I put this in human terms because you are weak in your natural selves. Just as you used to offer the parts of your body in slavery to impurity and to ever-increasing wickedness, so now offer them in slavery to righteousness leading to holiness. When you were slaves to sin, you were free from the control of righteousness.
V19 – Human terms: be slaves to righteousness, not sin. Paul here offers an argument to support his position, but he knows that doubts and questions will be raised in the minds of his audience when he gives it. Paul effectively says that “true freedom is slavery,” not slavery to sin, but slavery to righteousness leading to holiness. And he knows how shocking this sounds. In fact, he apologizes by saying, “I’m speaking in human terms because of the weakness of your flesh,” because you are weak in your natural selves. Paul is telling his audience, “You were slaves of lawlessness and impurity. That’s how you were apart from Christ. Now having known the bondage of wickedness, pursue the slavery of righteousness in order to know the freedom of holiness.” Paul knows that there are limitations to this 3-part illustration, and that’s why he says that he’s speaking in human terms. Notice first the 3 parts: slavery to impurity and ever-increasing wickedness, slavery to righteousness, freedom of holiness. The text doesn’t say, “Freedom of holiness,” but that is implied. Slavery to sin is no freedom; but slavery to Christ is the freest of freedoms.
The problem with Paul’s “human argument” is that slavery is not an institution that we would naturally desire to be under. If you were to ask 2nd or 3rd graders, “What do you want to be when you grow up?” I doubt you’ll hear, “I want to be a slave.” Slavery is not something that one generally longs for. But Paul chooses this illustration in order to shock us out of the illusion that people are free apart from Christ, that true freedom is doing what ever you want to do. Paul wants his audience to understand that this illusion of freedom is not freedom at all: it’s bondage of the worst and most dire kind. Why? Because it’s our desires that control us; and it’s our natures that control our desires. So, when the Holy Spirit changes our natures, and when Christ changes our desires, only then we are free. And notice we still do what we want to do. Yet now this is freedom; before it was not. Paul says, “You were giving your lives and using your bodies as slaves to impurity and to ever-increasing wickedness. You were slaves to your own wicked desires.” That’s not a very pretty picture. “But now, pursue slavery, desire bondage to righteousness, and gain freedom!”
V20 – Slaves to sin = Free from the control of righteousness. Jesus said in John 8:34, “I tell you the truth, everyone who sins is a slave to sin.” Simply put, true freedom is not sinning. True slavery is freedom from the control of righteousness.

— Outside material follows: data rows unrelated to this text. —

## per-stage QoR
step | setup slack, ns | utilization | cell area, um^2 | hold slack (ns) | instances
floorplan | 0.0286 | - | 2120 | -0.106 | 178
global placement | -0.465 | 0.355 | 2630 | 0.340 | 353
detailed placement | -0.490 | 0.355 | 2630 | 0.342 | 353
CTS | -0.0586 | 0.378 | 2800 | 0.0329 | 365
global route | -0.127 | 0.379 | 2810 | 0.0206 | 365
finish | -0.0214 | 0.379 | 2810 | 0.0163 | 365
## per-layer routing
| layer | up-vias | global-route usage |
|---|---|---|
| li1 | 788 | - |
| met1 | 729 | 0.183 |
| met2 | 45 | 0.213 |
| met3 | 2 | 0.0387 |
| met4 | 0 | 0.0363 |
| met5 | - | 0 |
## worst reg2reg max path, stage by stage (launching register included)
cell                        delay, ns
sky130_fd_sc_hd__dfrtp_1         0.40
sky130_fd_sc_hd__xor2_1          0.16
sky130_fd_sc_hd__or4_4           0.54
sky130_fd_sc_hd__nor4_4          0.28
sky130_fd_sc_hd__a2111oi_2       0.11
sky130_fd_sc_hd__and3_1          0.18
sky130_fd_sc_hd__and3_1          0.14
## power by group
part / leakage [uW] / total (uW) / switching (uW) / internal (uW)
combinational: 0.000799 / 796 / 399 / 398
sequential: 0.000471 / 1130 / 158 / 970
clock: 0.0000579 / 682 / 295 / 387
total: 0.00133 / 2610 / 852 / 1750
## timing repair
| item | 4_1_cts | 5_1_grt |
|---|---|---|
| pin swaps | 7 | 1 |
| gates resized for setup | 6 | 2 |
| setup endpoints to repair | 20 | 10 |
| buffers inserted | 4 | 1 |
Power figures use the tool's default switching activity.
--- src/rtl/twd_pkg.sv ---
package twd_pkg;
  localparam int ADDR_W = 7;
  localparam int DATA_W = 32;
  // slot positions inside a frame; the order is the protocol itself
  localparam int S_DIR  = ADDR_W;
  localparam int S_HPAR = S_DIR + 1;
  localparam int S_TA0  = S_HPAR + 1;
  localparam int S_Z0   = S_TA0 + 3;
  localparam int S_DAT  = S_Z0 + 2;
  localparam int S_DPAR = S_DAT + DATA_W;
  localparam int S_TB0  = S_DPAR + 1;
  localparam int S_ONE  = S_TB0 + 3;
  localparam int S_END  = S_ONE + 1;
  localparam int N_SLOT = S_END + 1;
  localparam int IDX_W  = $clog2(N_SLOT);

  typedef enum logic [1:0] {K_DRV, K_IGN, K_RDAT, K_RPAR} slot_kind_e;

  function automatic logic hdr_par(input logic [ADDR_W-1:0] a, input logic w);
    return ^{a, w};
  endfunction

  function automatic logic data_par(input logic [DATA_W-1:0] d);
    return ^d;
  endfunction

  function automatic slot_kind_e slot_kind(input logic [IDX_W-1:0] idx, input logic w);
    int i;
    i = int'(idx);
    if (i < S_TA0)       return K_DRV;
    else if (i < S_Z0)   return K_IGN;
    else if (i < S_DAT)  return K_DRV;
    else if (i < S_DPAR) return w ? K_DRV : K_RDAT;
    else if (i == S_DPAR) return w ? K_DRV : K_RPAR;
    else if (i < S_ONE)  return K_IGN;
    else                 return K_DRV;
  endfunction

  function automatic logic slot_bit(input logic [IDX_W-1:0] idx,
                                    input logic [ADDR_W-1:0] a, input logic w,
                                    input logic [DATA_W-1:0] d);
    int i;
    logic [ADDR_W-1:0] ta;
    logic [DATA_W-1:0] td;
    i  = int'(idx);
    ta = a >> (ADDR_W - 1 - i);
    td = d >> (DATA_W - 1 - (i - S_DAT));
    if (i < S_DIR)        return ta[0];
    else if (i == S_DIR)  return w;
    else if (i == S_HPAR) return hdr_par(a, w);
    else if (i < S_DAT)   return 1'b0;
    else if (i < S_DPAR)  return td[0];
    else if (i == S_DPAR) return data_par(d);
    else if (i == S_ONE)  return 1'b1;
    else                  return 1'b0;
  endfunction
endpackage

--- src/rtl/twd_divider.sv ---
module twd_divider #(
  parameter int DIV_W = 8
) (
  input  logic             clk,
  input  logic             rst_n,
  input  logic             run,
  input  logic [DIV_W-1:0] limit,
  output logic             tick
);
  logic [DIV_W-1:0] cnt;

  assign tick = run && (cnt == limit);

  always_ff @(posedge clk or negedge rst_n) begin
    if (!rst_n)          cnt <= '0;
    else if (!run || tick) cnt <= '0;
    else                 cnt <= cnt + 1'b1;
  end


  cnt_bound_chk: assert property (@(posedge clk) disable iff (!rst_n) run |-> cnt <= limit);
endmodule

--- src/rtl/twd_framer.sv ---
module twd_framer
  import twd_pkg::*;
(
  input  logic             clk,
  input  logic             rst_n,
  input  logic             accept,
  input  logic             tick,
  output logic             busy,
  output logic [IDX_W-1:0] idx,
  output logic             phase,
  output logic             rise,
  output logic             done
);
  localparam logic [IDX_W-1:0] LAST = IDX_W'(S_END);

  assign rise = busy && tick && !phase;

  always_ff @(posedge clk or negedge rst_n) begin
    if (!rst_n) begin
      busy <= 1'b0; idx <= '0; phase <= 1'b0; done <= 1'b0;
    end else begin
      done <= 1'b0;
      if (!busy) begin
        if (accept) begin
          busy <= 1'b1; idx <= '0; phase <= 1'b0;
        end
      end else if (tick) begin
        if (!phase) begin
          phase <= 1'b1;
        end else if (idx == LAST) begin
          busy <= 1'b0; phase <= 1'b0; done <= 1'b1;
        end else begin
          idx <= idx + 1'b1; phase <= 1'b0;
        end
      end
    end
  end


  idx_range_chk: assert property (@(posedge clk) disable iff (!rst_n) idx <= LAST);

  done_pulse_chk: assert property (@(posedge clk) disable iff (!rst_n) done |=> !done);

  done_idle_chk: assert property (@(posedge clk) disable iff (!rst_n) done |-> !busy && !phase);
endmodule

--- src/rtl/twd_rx.sv ---
module twd_rx
  import twd_pkg::*;
(
  input  logic              clk,
  input  logic              rst_n,
  input  logic              accept,
  input  logic              rise,
  input  slot_kind_e        kind,
  input  logic              din,
  input  logic              line_oe,
  output logic [DATA_W-1:0] rdata,
  output logic              perr
);
  always_ff @(posedge clk or negedge rst_n) begin
    if (!rst_n) begin
      rdata <= '0; perr <= 1'b0;
    end else if (accept) begin
      perr <= 1'b0;
    end else if (rise && kind == K_RDAT) begin
      rdata <= {rdata[DATA_W-2:0], din};
    end else if (rise && kind == K_RPAR) begin
      perr <= data_par(rdata) ^ din;
    end
  end


  rd_release_chk: assert property (@(posedge clk) disable iff (!rst_n)
    rise && (kind == K_RDAT || kind == K_RPAR) |-> !line_oe);
endmodule

--- src/rtl/twd_master.sv ---
module twd_master
  import twd_pkg::*;
#(
  parameter int DIV_W = 8
) (
  input  logic              clk,
  input  logic              rst_n,
  input  logic              start_i,
  input  logic              wr_i,
  input  logic [ADDR_W-1:0] addr_i,
  input  logic [DATA_W-1:0] wdata_i,
  input  logic [DIV_W-1:0]  div_i,
  output logic [DATA_W-1:0] rdata_o,
  output logic              perr_o,
  output logic              done_o,
  output logic              swclk_o,
  output logic              swd_oe_o,
  output logic              swd_do_o,
  input  logic              swd_di_i
);
  logic              busy, rise, tick, accept;
  logic [IDX_W-1:0]  idx;
  logic [ADDR_W-1:0] addr_q;
  logic              wr_q;
  logic [DATA_W-1:0] wdata_q;
  logic [DIV_W-1:0]  div_q;
  slot_kind_e        kind;

  assign accept = start_i && !busy;

  always_ff @(posedge clk or negedge rst_n) begin
    if (!rst_n) begin
      addr_q <= '0; wr_q <= 1'b0; wdata_q <= '0; div_q <= '0;
    end else if (accept) begin
      addr_q <= addr_i; wr_q <= wr_i; wdata_q <= wdata_i; div_q <= div_i;
    end
  end

  twd_divider #(.DIV_W(DIV_W)) u_div (
    .clk(clk), .rst_n(rst_n), .run(busy), .limit(div_q), .tick(tick)
  );

  twd_framer u_frm (
    .clk(clk), .rst_n(rst_n), .accept(accept), .tick(tick),
    .busy(busy), .idx(idx), .phase(swclk_o), .rise(rise), .done(done_o)
  );

  assign kind     = slot_kind(idx, wr_q);
  assign swd_oe_o = busy && (kind == K_DRV);
  assign swd_do_o = swd_oe_o && slot_bit(idx, addr_q, wr_q, wdata_q);

  twd_rx u_rx (
    .clk(clk), .rst_n(rst_n), .accept(accept), .rise(rise), .kind(kind),
    .din(swd_di_i), .line_oe(swd_oe_o), .rdata(rdata_o), .perr(perr_o)
  );


  stable_high_chk: assert property (@(posedge clk) disable iff (!rst_n)
    swclk_o && $past(swclk_o) |-> $stable(swd_do_o) && $stable(swd_oe_o));

  idle_low_chk: assert property (@(posedge clk) disable iff (!rst_n)
    !busy |-> !swclk_o && !swd_oe_o);
endmodule

--- config.mk ---
export PLATFORM = sky130hd
export DESIGN_NAME = twd_master
export DESIGN_NICKNAME = d
export VERILOG_FILES = /design/src/rtl/twd_pkg.sv /design/src/rtl/twd_divider.sv /design/src/rtl/twd_framer.sv /design/src/rtl/twd_rx.sv /design/src/rtl/twd_master.sv
export SDC_FILE = /design/constraint.sdc
export NUM_CORES = 1
export LEC_CHECK = 0
export BUFFER_PORTS_ARGS = -buffer_cell sky130_fd_sc_hd__buf_2
export CORE_UTILIZATION = 55
export DETAILED_ROUTE_END_ITERATION = 6
export GPL_TIMING_DRIVEN = 0
export PLACE_DENSITY = 0.78
export RECOVER_POWER = 100
export SYNTH_ARGS = -nofsm -noshare
export SYNTH_HDL_FRONTEND = slang
export SYNTH_SLANG_ARGS = --single-unit
--- constraint.sdc ---
create_clock -name clk -period 6.21 [get_ports clk]
set_input_delay 0.621 -clock clk [delete_from_list [all_inputs] [get_ports clk]]
set_output_delay 0.621 -clock clk [all_outputs]
set_load 0.005 [all_outputs]
Word-level counts from Yosys, hierarchy flattened. Cells that the tools add are included.

Eq/ne operators: 12. Mux-type cells: 37. $add $sub $neg: 5. Shifts and indexed selects: 2. Bitwise gates (word level): 2. $lt $le $gt $ge: 6. Reduce and logical (&&, ||, !) cells: 21.

Operators by type and width (number): $reduce_xor A32 Y1 (2); $shr A32 B32 Y1 (1); $shr A7 B32 Y1 (1); $mux W6 (5); $mux W1 (24); $lt A6 B4 Y1 const B (3); $mux W2 (7); $eq A6 B5 Y1 const B (2); $eq A6 B6 Y1 const B (2); $lt A6 B6 Y1 const B (2); $add A8 B1 Y8 const B (1); $eq A8 B8 Y1 (1); $logic_and A1 B1 Y1 (8); $mux W8 (1); $ne A2 B2 Y1 const B (4); $reduce_xor A8 Y1 (1); $sub A6 B7 Y8 const A (1); $sub A3 B6 Y7 const A (1); $sub A6 B4 Y7 const B (1); $add A6 B1 Y6 const B (1); $eq A6 B4 Y1 const B (1); $lt A6 B3 Y1 const B (1); $reduce_and A2 Y1 (3); $eq A2 B2 Y1 const B (2); 7 further kinds (9).

Bits in registers: 98. Output and inout port bits: 37. Word-level logic and storage cells: 96.

Logic depth before layout (Yosys ltp). Gate-level depths: netlist of run 1.

Word-level depth: 12. Depth in mapped cells: 11. Mapped depth without buffers: 9.

Cells and area by module. From an unflattened synthesis of run 1, not the netlist that was laid out.

Cell total of the unflattened synthesis: 439. Area, all modules: 5430.2 um^2.

By module, submodules not included: twd_master (area an instance 2921.6 um^2, cells an instance 243, times used 1); twd_rx (area an instance 1529.0 um^2, cells an instance 106, times used 1); twd_divider (area an instance 500.5 um^2, cells an instance 46, times used 1); twd_framer (area an instance 479.2 um^2, cells an instance 44, times used 1).

Worst setup path after synthesis of run 1. OpenSTA, ideal clock, no wires.

Path type: register to output. Start: register u_frm.idx[0]. End: output swd_do_o. Arrival: 2071 ps. Cell stages (with the launch flop): 12. Setup slack: 3518 ps. Path through: dfrtp_1 -> buf_4 -> buf_4 -> inv_1 -> ha_1 -> mux2i_1 -> nor2_1 -> a31o_2 -> nand3b_1 -> nand4_1 -> nand2_1 -> a2111oi_0.

Longest elaborated chain between the ends: 10.

RTL lines: start, declared (RTL line twd_framer.sv:9) `output logic [IDX_W-1:0] idx,`; start signal, assigned (RTL line twd_framer.sv:20) `busy <= 1'b0; idx <= '0; phase <= 1'b0; done <= 1'b0;`; start signal, assigned (RTL line twd_framer.sv:25) `busy <= 1'b1; idx <= '0; phase <= 1'b0;`; start signal, assigned (RTL line twd_framer.sv:33) `idx <= idx + 1'b1; phase <= 1'b0;`; branches (longest 9 deep; another with $sub A6 B7 Y8); $logic_and A1 B1 Y1 * (RTL line twd_master.sv:50) `assign swd_do_o = swd_oe_o && slot_bit(idx, addr_q, wr_q, wdata_q);`; end, declared (RTL line twd_master.sv:18) `output logic swd_do_o,`.

Every way passes the cells marked *.

Worst setup path after layout of run 1. Ends and elaborated chain as after synthesis.

==> metrics.csv, run 1 <==
metric,value,unit
row cnt,35,
"Setup violations, final",0,
Power Density,276.0,nW/um2
port buffer count,88,
drt wl/cell,14.30,um
WP data required,5.59,ns
hold path depth,3,
worst slack at placement,2.980,ns
Synth top area share,46.39,%
Worst Tran Pin Value,1.674,ns
Post-Synthesis Cells,508,
FF-to-FF Start,u_frm.idx[0]$_DFFE_PN0P_,
yosys warns,0,
WHS,0.4372,ns
Critical Path Start Type,flop,
max-capacitance violation count,1,
Synth Net Count,567,
placer's final routability congestion estimate,0.9330,
IO Pins,89,
clk_skew,0.01238,ns
post-route clock period utilization,70.46,%
min-delay src,div_i[6],
vias,3845,
Final ANT Viol Nets,0,
R2R depth,9,
starting density of the core,56.94,%
type of the worst setup path,reg2out,
VDD IR-drop max,0.0001226,V
Vias/cell,5.189,
crit path max fanout,10,
CORE AREA,9284,um2
GRT Util Overall,23.20,%
gr ovfl total,0,
fill count,821,
failing checks,"capacitance limit, slew limit",
initial DRC count,126,
worst min-delay path endpoint,div_q[6]$_DFFE_PN0P_,
largest cells by area after synthesis,"dfrtp_1, nand2_1, xnor2_1, mux2_4, xor2_1",
Async SR Flop Fraction,100.0,%
die height,100.0,um
dpl hpwl,7748,um
Mapped Area,5286,um2
Yosys reg bits,98,
layout cells sized above 1,18.63,%
reg-to-reg endpoint,u_rx.rdata[7]$_DFFE_PN0P_,
CTS tree,built,
Die W,100.0,um
drt drc,0,
crit path DAT,3.75,ns
H-tree depth reported by CTS,3,
largest net degree at the start of global routing,71,
post_cts resized,0,
routed wire length,10600,um
"Seq/Total Area, Yosys",46.39,%
RSZ-0062 raised after global routing,false,
Fmax,228.6,MHz
first-pass GRT wire length,18260,um
status,finished with violations,
fin worst setup slack,1.835,ns
Slew Limit Headroom,-11.58,%
number of diodes,0,
Clock Path Buffers,2,
number of global-route vias before repair,3863,
Pleak,3.020,nW
hold_buf cts,0,
Mean Syn Cell Area,10.41,um2
total negative setup slack,0,ns
Max Transition Viols Final,29,
Post-synth EDFFs,0,
Worst-Skew Late Latency,0.37,ns
total setup buffers inserted after CTS,0,
Final Critical Period,4.375,ns
nature of the critical path endpoint,output port,
final hold vios,0,
"Clk pin slew, worst setup/hold paths",0.10,ns
Area Growth Syn to Fin,12.14,%
CTS root buf,clkbuf_8,
DRT Pass-1 Iters,4,
Hold Crit Class,in2reg,
Layout Nets,667,
ys flop type,dfrtp_1,
Cell variety after synth,43,
clock sinks,98,
antenna violations before repair,0,
total CTS buffers,9,
cell taking the most area after synthesis,dfrtp_1,
die area,10010,um2
post-route core utilization,63.85,%
Reg2Reg Setup Slack,2.59,ns
total power,1.636,mW
[metrics by stage]
step / instances / area, um2
3_5_place_dp: 726 / 5918
4_1_cts: 741 / 6092
2_1_floorplan: 508 / 5286
3_3_place_gp: 725 / 5888
6_report: 741 / 5928
5_1_grt: 741 / 5928
[state kept, by name, summed over array words and instances, names as in the netlist]
signal	count
addr_q	7
div_q	8
u_frm.done	1
u_rx.perr	1
u_rx.rdata	32
u_frm.phase	1
wdata_q	32
wr_q	1
u_frm.busy	1
u_div.cnt	8
u_frm.idx	6
[critical path, cell delays in order (launching register included)]
cell       delay (ns)
dfrtp_1          0.36
clkbuf_1         0.49
clkbuf_1         0.55
inv_1            0.22
ha_1             0.41
mux2i_1          0.14
nor2_1           0.09
a31o_2           0.10
nand3b_1         0.07
nand4_1          0.11
nand2_1          0.05
a2111oi_0        0.62
clkbuf_1         0.17
[cells in the final DEF (no fill, tap or decap), types with 2 or more instances in the layout]
cell type,n
a21oi_1,3
and3_1,7
buf_1,3
buf_2,81
clkbuf_1,27
clkbuf_8,9
dfrtp_1,98
ha_1,7
inv_1,7
inv_6,2
mux2_1,27
mux2_2,4
mux2_4,3
mux2i_1,8
mux4_2,7
nand2_1,161
nand3_1,9
nand3b_1,3
nand4_1,3
nor2_1,18
nor4_1,3
nor4bb_1,2
o21ai_0,8
xnor2_1,63
xor2_1,24
[layout make-up]
| class | count | area, um2 | share of cell area (%) |
|---|---|---|---|
| plain buffers | 23 | 91.34 | 1.541 |
| clock buffers | 9 | 123.9 | 2.089 |
| clock inverters | 6 | 50.05 | 0.8442 |
| inverters | 7 | 26.28 | 0.4432 |
| multi-input cells | 380 | 2569 | 43.33 |
| flip-flops and latches | 98 | 2452 | 41.37 |
| well taps | 129 | 161.4 | 2.723 |
| repair buffers | 89 | 454.2 | 7.661 |
[worst max-delay path by stage]
stage,from,depth (start not counted),slack (ns),to
2_1_floorplan,u_frm.idx[0]$_DFFE_PN0P_,11,3.52,swd_do_o
3_3_place_gp,u_frm.idx[1]$_DFFE_PN0P_,9,3.05,swd_do_o
3_5_place_dp,u_frm.idx[1]$_DFFE_PN0P_,9,2.98,swd_do_o
4_1_cts,u_frm.idx[1]$_DFFE_PN0P_,9,2.57,swd_do_o
5_1_grt,u_frm.idx[0]$_DFFE_PN0P_,12,1.60,swd_do_o
6_report,u_frm.idx[0]$_DFFE_PN0P_,12,1.83,swd_do_o
[cells by family (layout without fill, tap and decap cells)]
logic type | Yosys count | in the layout | share of synthesized area (%)
multiplexers | 49 | 49 | 13.87
XOR/XNOR | 88 | 88 | 14.84
flip-flops | 98 | 98 | 46.39
buffers and inverters | 30 | 134 | 2.817
AND/OR/NAND/NOR | 213 | 213 | 17.42
AO/OA/AOI/OAI | 23 | 23 | 3.006
adder cells (fa/ha/maj) | 7 | 7 | 1.657
[report_power, final]
group	switching [mW]	total (mW)	internal [mW]
sequential	0.0663	0.760	0.693
clock	0.233	0.382	0.149
combinational	0.261	0.495	0.234
[layer usage]
metal	up-vias	global-route usage, %	wire length, um
met3	13	5.989	552
li1	1863	-	-
met5	-	0	0
met1	1873	30.07	4861
met2	96	37.77	5051
met4	0	8.696	134
[cell usage after synthesis (7+ instances only)]
master,count
mux2_4,30
mux2i_1,8
nand3_1,9
inv_1,7
clkbuf_1,7
dfrtp_1,98
ha_1,7
nand2_1,161
xnor2_1,63
and3_1,7
nor2_1,18
mux4_2,7
xor2_1,24
o21ai_0,8
Power figures use the tool's default switching activity.
==> inputs of run 2 (changes only) <==
Settings changed: CORE_UTILIZATION 55 to 51, PLACE_DENSITY 0.78 to 0.76.
Clock period 6.21 ns to 3.94 ns, I/O delays scaled along.
==> run 2 against run 1 <==
Net effect:
- the run still ends with capacitance limit, slew limit left
- count of clock-buffer cells in the layout unchanged
- non-clock buffer count up 1
- worst setup slack worse by 1.4 ns
- combinational power up 59%
- global-route usage down 0.98 points
- flip-flop and latch count unchanged
- cell count up 0.81%
- die area up 7.7%
- routed wire length up 3.8%
- critical endpoint is now u_rx.rdata[10]$_DFFE_PN0P_
- highest routed layer unchanged
==> metrics.csv, run 2 (synthesis results as in run 1) <==
metric,value,unit
status,finished with violations,
failing checks,"capacitance limit, slew limit",
Hold Crit Class,in2reg,
starting density of the core,53.35,%
clock sinks,98,
Max Transition Viols Final,28,
Vias/cell,5.083,
antenna violations before repair,0,
crit-path max cell delay,0.82,ns
WHS,0.2012,ns
dpl hpwl,7941,um
switch share,31.63,%
CTS root buf,clkbuf_8,
CTS tree,built,
CORE AREA,9910,um2
drt wl/cell,14.73,um
share of power burned in registers,43.3,%
number of diodes,0,
Slew Limit Headroom,-8.096,%
Int Pwr,1.891,mW
Worst Tran Pin Value,1.621,ns
VDD IR-drop max,0.0002320,V
placer's final routability congestion estimate,0.8832,
Power Density,459.4,nW/um2
post-route clock period utilization,88.82,%
number of global-route vias before repair,3959,
top flop regs,"u_rx.rdata: 32 flops, wdata_q: 32 flops",
WP data required,4.20,ns
H-tree depth reported by CTS,3,
row cnt,36,
nature of the critical path endpoint,flop,
Pleak,3.048,nW
first-pass GRT wire length,19300,um
Worst-Skew Late Latency,0.38,ns
"Setup violations, final",0,
total negative setup slack,0,ns
type of the worst setup path,reg2reg,
IO Pins,89,
Fmax,285.7,MHz
drt drc,0,
Clock Path Buffers,2,
Final ANT Viol Nets,0,
"commonest cells after routing, fill and taps aside","nand2_1, dfrtp_1, buf_2",
RSZ-0062 raised after global routing,false,
clock share of power,28.2,%
largest net degree at the start of global routing,72,
"Top cell by count, worst path",nand2_1,
Combinational Power Share,28.5,%
die area,10780,um2
clk_skew,0.01420,ns
gr ovfl total,0,
Die W,103.8,um
max-capacitance violation count,1,
vias,3797,
routed wire length,11010,um
port buffer count,88,
Critical Path Start Type,flop,
switching pwr,0.8751,mW
initial DRC count,174,
Area Growth Syn to Fin,13.92,%
worst-path cell chain,"ha_1, nand2_1, nor4b_4, nand2_1, a31o_1, nor4b_1, clkbuf_1, mux2_1",
Critical Path Slowest Stage Cell,nor4b_1,
DRT Pass-1 Iters,4,
Final Critical Period,3.500,ns
crit path DAT,3.76,ns
crit path max fanout,10,
layout cells sized above 1,18.89,%
die height,103.8,um
"Clk pin slew, worst setup/hold paths",0.09,ns
"commonest non-fill, non-tap cell in the layout",nand2_1,
Layout Nets,668,
total CTS buffers,9,
final hold vios,0,
post_cts resized,0,
GRT Util Overall,22.22,%
total setup buffers inserted after CTS,0,
==> run 2: cell types whose count changed in the layout (fill, tap and decap cells not counted), moves of 2 or more <==
cell       change
buf_2          -3
buf_4          +2
mux2_1         -3
bufinv_16      +3
mux2_4         +3
==> run 2: stage by stage <==
stage	util (%)	power [mW]	instances	area [um2]	setup slack [ns]
floorplan	-	1.794	508	5286	1.475
global placement	59.47	1.976	729	5893	0.9574
detailed placement	59.77	2.014	730	5923	0.9942
CTS	62.30	2.796	747	6173	0.5436
global route	60.77	2.923	747	6022	0.1703
finish	60.77	2.766	747	6022	0.4403
==> run 2: metal layers <==
metal	wire length (um)	share of wire [%]	track usage (%)	vias up
met5	0	0	0	-
met4	148	1.3	7.347	0
met3	667	6.1	5.916	13
li1	-	-	-	1858
met2	5132	47	34.48	91
met1	5055	46	30.29	1835
==> run 2: critical path, delay by kind of cell, from the launching register on <==
kind / cells / cell delay (ns)
compound gates: 1 / 0.26
fa+ha+maj: 1 / 0.31
buf+inv: 1 / 0.54
flops: 1 / 0.48
mux: 1 / 0.39
simple gates: 4 / 1.40
==> run 2: worst paths after layout <==
| kind | start | end | slack [ns] | cells after the start |
|---|---|---|---|---|
| max reg2reg | u_frm.idx[1]$_DFFE_PN0P_ | u_rx.rdata[10]$_DFFE_PN0P_ | 0.44 | 8 |
| max in group asynchronous | rst_n | u_frm.idx[5]$_DFFE_PN0P_ | 1.93 | 3 |
| min in group asynchronous | rst_n | wdata_q[21]$_DFFE_PN0P_ | 0.97 | 2 |
| min reg2reg | div_q[3]$_DFFE_PN0P_ | div_q[3]$_DFFE_PN0P_ | 0.50 | 2 |
| max | u_frm.idx[1]$_DFFE_PN0P_ | u_rx.rdata[10]$_DFFE_PN0P_ | 0.44 | 8 |
| min | wdata_i[17] | wdata_q[17]$_DFFE_PN0P_ | 0.20 | 3 |
==> run 2: power groups by stage <==
| stage | registers, mW | logic [mW] | clock network, mW |
|---|---|---|---|
| 2_1_floorplan | 1.19 | 0.601 | 0 |
| 3_3_place_gp | 1.21 | 0.763 | 0 |
| 3_5_place_dp | 1.22 | 0.797 | 0 |
| 4_1_cts | 1.20 | 0.801 | 0.796 |
| 5_1_grt | 1.21 | 0.870 | 0.839 |
| 6_report | 1.20 | 0.788 | 0.780 |
==> run 2: layout make-up <==
type                            count  area (um2)
Fill cell                         868        3887
Multi-Input combinational cell    380        2577
Sequential cell                    98        2452
Timing Repair Buffer               90       460.4
Tap cell                          133       166.4
Clock buffer                        9       123.9
Clock inverter                      7       116.4
Buffer                             23       98.84
Inverter                            7       26.28
==> run 2: repair_timing <==
| action | CTS | global route |
|---|---|---|
| endpoints found under the hold margin | 27 | 0 |
| hold buffers | 1 | 0 |
| setup endpoints to repair | 0 | 0 |
==> inputs of run 3 (changes only) <==
Settings changed: CORE_UTILIZATION 51 to 55, PLACE_DENSITY 0.76 to 0.78.
Clock period 3.94 ns to 4.5 ns, I/O delays scaled along.
==> run 3 against run 2 <==
Net effect:
- the run still ends with capacitance limit, slew limit left
- register-to-register slack gained 0.55 ns
- critical path depth grew 4
- combinational power shrank 13%
- die area shrank 7.1%
- sequential share of layout area grew 0.74 points
- worst setup slack gained 0.16 ns
- flip-flop and latch count is the same
- power shrank 18%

And the text says that if we are slaves to sin (which those of us who sin apart from Christ are), then we are free from the control of righteousness (and therefore not free for righteousness). Apart from Christ we’re bound to sin. When He sets us free by justification through faith, our bondage to sin is ended. But the battle inside us between the sinful desires and the Spirit-led desires begins and continues as sanctification progresses. We have freedom from sin now, but it won’t be completely and perfectly realized until eternity. In eternity, we will have true complete and perfect freedom, because there will be no possibility of sinning. Note that God is truly free because He cannot sin.
Slavery in Romans 6 does not imply being forced against our will. It implies that our wills are enslaved. They are bound to do sin or bound to do righteousness because by nature we either see the rewards of sin or the beauty of righteousness as more attractive. So in both cases we do what we want most to do.